Proposal: mysql_schema resource

joshgarnett commented 7 years ago

With Terraform being responsible for creating my instances, databases, and container services, the biggest gap right now is schema management. You can use a local-exec provisioner on a mysql_database resource to apply a schema, but this is only executed when the database is first created and does not handle updates to the schema.

To address this my idea is to create a mysql_schema resource. It would take two attributes, name and schemas. Name would be the database name and could be a reference to mysql_database. Schemas would be a list of schema definitions to apply.

Schemas would be applied in order. The hash of each schema and the index of the last schema applied would be store in the terraform state file. If the hash of any already applied schema changes, terraform would exit with an error. If the list size changes, it will apply any of the new schemas that have been added to the list.
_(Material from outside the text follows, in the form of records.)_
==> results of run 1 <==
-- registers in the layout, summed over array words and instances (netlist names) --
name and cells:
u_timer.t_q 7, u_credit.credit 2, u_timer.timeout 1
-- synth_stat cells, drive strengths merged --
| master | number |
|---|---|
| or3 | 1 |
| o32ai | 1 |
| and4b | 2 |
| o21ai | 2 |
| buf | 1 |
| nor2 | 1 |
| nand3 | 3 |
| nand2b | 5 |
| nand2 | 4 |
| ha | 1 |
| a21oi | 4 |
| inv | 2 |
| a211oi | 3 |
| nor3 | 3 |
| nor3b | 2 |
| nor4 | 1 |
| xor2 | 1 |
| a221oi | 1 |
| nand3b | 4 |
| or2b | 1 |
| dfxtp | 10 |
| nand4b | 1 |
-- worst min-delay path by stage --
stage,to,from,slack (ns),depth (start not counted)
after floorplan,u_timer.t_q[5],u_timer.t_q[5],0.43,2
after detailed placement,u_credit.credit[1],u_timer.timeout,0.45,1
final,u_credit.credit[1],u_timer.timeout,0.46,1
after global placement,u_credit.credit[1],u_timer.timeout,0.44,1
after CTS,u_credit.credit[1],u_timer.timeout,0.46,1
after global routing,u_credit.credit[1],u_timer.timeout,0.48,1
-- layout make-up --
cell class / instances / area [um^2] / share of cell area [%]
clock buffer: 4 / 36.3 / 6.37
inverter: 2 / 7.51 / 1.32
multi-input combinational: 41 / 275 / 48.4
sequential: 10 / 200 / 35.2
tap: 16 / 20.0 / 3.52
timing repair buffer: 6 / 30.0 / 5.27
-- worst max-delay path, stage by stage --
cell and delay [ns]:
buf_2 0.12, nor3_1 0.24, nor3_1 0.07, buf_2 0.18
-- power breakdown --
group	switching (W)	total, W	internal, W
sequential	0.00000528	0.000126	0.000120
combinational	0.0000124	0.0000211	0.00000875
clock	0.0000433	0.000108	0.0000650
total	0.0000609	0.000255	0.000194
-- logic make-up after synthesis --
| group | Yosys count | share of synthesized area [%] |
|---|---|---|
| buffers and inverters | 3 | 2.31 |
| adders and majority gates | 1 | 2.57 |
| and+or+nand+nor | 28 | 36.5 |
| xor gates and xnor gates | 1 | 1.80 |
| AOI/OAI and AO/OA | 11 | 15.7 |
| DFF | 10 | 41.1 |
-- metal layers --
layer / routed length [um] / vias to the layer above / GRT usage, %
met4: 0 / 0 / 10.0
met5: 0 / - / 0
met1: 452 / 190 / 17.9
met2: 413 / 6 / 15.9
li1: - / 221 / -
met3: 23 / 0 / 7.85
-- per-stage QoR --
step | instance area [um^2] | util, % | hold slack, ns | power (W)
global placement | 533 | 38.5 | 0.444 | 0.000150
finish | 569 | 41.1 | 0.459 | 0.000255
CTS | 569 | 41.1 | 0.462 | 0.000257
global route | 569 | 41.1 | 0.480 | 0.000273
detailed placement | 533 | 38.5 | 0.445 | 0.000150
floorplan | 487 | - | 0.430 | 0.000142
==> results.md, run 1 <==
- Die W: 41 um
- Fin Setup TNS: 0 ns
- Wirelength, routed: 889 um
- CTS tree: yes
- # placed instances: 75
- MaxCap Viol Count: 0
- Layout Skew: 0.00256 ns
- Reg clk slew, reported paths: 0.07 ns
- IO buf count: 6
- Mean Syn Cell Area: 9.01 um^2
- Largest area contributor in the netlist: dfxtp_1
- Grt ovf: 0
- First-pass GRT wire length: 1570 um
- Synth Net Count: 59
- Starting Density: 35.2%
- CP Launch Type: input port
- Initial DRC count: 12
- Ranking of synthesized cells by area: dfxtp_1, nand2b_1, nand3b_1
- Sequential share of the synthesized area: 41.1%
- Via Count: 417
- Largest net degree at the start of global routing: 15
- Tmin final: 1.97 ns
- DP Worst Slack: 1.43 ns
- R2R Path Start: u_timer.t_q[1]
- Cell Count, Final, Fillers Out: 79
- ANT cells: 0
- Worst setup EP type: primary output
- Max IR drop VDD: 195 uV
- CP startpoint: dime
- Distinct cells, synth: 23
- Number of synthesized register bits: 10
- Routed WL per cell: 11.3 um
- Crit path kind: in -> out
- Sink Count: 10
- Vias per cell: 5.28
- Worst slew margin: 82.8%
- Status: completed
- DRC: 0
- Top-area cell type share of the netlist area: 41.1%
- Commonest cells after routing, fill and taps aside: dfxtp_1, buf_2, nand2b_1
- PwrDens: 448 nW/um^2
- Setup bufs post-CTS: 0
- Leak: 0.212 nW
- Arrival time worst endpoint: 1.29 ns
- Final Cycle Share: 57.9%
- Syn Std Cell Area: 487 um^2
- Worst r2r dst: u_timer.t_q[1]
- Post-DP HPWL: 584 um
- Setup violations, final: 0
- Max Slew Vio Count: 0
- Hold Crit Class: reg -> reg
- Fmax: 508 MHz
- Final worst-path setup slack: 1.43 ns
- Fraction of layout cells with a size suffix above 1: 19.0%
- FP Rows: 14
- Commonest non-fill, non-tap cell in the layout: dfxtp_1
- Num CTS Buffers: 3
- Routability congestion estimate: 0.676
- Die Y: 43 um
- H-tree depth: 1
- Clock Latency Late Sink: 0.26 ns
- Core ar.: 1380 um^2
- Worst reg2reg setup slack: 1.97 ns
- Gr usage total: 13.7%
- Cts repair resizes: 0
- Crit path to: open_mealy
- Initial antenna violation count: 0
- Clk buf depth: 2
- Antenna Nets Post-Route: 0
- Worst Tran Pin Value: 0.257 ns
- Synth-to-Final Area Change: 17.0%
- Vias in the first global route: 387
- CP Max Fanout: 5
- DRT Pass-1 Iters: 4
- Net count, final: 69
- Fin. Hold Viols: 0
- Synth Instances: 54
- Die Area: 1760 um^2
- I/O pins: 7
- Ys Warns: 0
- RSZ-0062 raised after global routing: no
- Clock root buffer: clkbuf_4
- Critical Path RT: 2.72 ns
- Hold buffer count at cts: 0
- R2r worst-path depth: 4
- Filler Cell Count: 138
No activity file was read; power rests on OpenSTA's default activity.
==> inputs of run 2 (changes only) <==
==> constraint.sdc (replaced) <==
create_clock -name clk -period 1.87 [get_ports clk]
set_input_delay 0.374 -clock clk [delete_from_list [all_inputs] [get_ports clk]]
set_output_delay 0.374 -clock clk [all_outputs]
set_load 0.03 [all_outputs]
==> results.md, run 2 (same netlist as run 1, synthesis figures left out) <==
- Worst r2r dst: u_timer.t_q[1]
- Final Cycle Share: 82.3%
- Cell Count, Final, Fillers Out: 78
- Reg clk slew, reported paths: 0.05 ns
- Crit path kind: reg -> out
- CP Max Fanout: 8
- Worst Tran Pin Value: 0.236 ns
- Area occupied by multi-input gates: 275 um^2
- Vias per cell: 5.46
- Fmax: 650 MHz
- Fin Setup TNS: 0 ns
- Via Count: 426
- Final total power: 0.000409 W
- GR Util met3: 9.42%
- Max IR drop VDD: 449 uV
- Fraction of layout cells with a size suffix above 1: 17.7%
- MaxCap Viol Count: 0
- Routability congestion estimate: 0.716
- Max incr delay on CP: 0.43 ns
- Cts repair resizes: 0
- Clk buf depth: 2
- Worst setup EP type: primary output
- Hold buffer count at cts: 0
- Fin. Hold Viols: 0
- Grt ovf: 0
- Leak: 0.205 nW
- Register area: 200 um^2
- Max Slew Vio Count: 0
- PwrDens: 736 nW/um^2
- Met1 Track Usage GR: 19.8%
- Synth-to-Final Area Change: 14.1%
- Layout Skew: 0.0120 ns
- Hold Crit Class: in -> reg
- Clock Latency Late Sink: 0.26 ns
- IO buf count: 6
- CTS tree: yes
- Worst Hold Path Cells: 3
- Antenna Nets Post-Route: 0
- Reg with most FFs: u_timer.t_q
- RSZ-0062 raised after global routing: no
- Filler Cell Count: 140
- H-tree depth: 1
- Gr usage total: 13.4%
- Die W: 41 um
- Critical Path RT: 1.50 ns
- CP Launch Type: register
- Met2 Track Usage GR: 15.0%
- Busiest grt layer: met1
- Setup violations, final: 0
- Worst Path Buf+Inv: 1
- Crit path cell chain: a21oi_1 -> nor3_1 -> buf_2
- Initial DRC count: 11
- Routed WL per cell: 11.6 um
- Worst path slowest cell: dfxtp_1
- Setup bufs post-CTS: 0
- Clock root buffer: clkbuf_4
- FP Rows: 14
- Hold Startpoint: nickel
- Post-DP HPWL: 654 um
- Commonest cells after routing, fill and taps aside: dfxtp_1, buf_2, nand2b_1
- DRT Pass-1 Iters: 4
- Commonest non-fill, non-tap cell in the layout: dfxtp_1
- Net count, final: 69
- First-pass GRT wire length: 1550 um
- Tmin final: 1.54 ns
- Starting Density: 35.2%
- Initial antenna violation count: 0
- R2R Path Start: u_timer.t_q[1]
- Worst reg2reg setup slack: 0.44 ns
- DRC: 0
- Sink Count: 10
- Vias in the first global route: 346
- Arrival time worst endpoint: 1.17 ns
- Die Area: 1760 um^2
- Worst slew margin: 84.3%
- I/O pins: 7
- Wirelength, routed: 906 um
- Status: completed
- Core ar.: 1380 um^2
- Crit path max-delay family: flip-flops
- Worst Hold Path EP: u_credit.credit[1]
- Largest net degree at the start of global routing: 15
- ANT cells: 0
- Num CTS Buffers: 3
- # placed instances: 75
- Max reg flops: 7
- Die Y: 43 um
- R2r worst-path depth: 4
If applying any of the schemas fails, terraform will persist the index and hashes that were successful, and then exit with an error.

Example:

resource "mysql_database" "app" {
  name = "my_awesome_app"
}

resource "mysql_schema" "app" {
  name = "${mysql_database.app.name}"
  schemas = [file("initial.sql"), file("add_column.sql"), file("add_index.sql")]
}

If there are no objections or concerns with the design, I'm going to start working on a PR to add the functionality.

apparentlymart commented 7 years ago

Hi @joshgarnett,

Thanks for taking the time to write up this proposal!

As the original implementer of the MySQL provider I made a very conscious decision to draw the line with "database" being the deepest abstraction that Terraform attempts to manage.

The reason for this is that schema management can be a very hairy topic. Terraform's job is to compare the current state to a desired state and automatically figure out the changes to get there, but when it comes to migrating a database schema there is often not one obvious, safe path to reach the desired state.

There is already a wealth of software out there for dealing with this problem in various ways, so I felt it would be a mistake for Terraform to try to tread into this territory; it would never be as robust and usable as a specialized implementation.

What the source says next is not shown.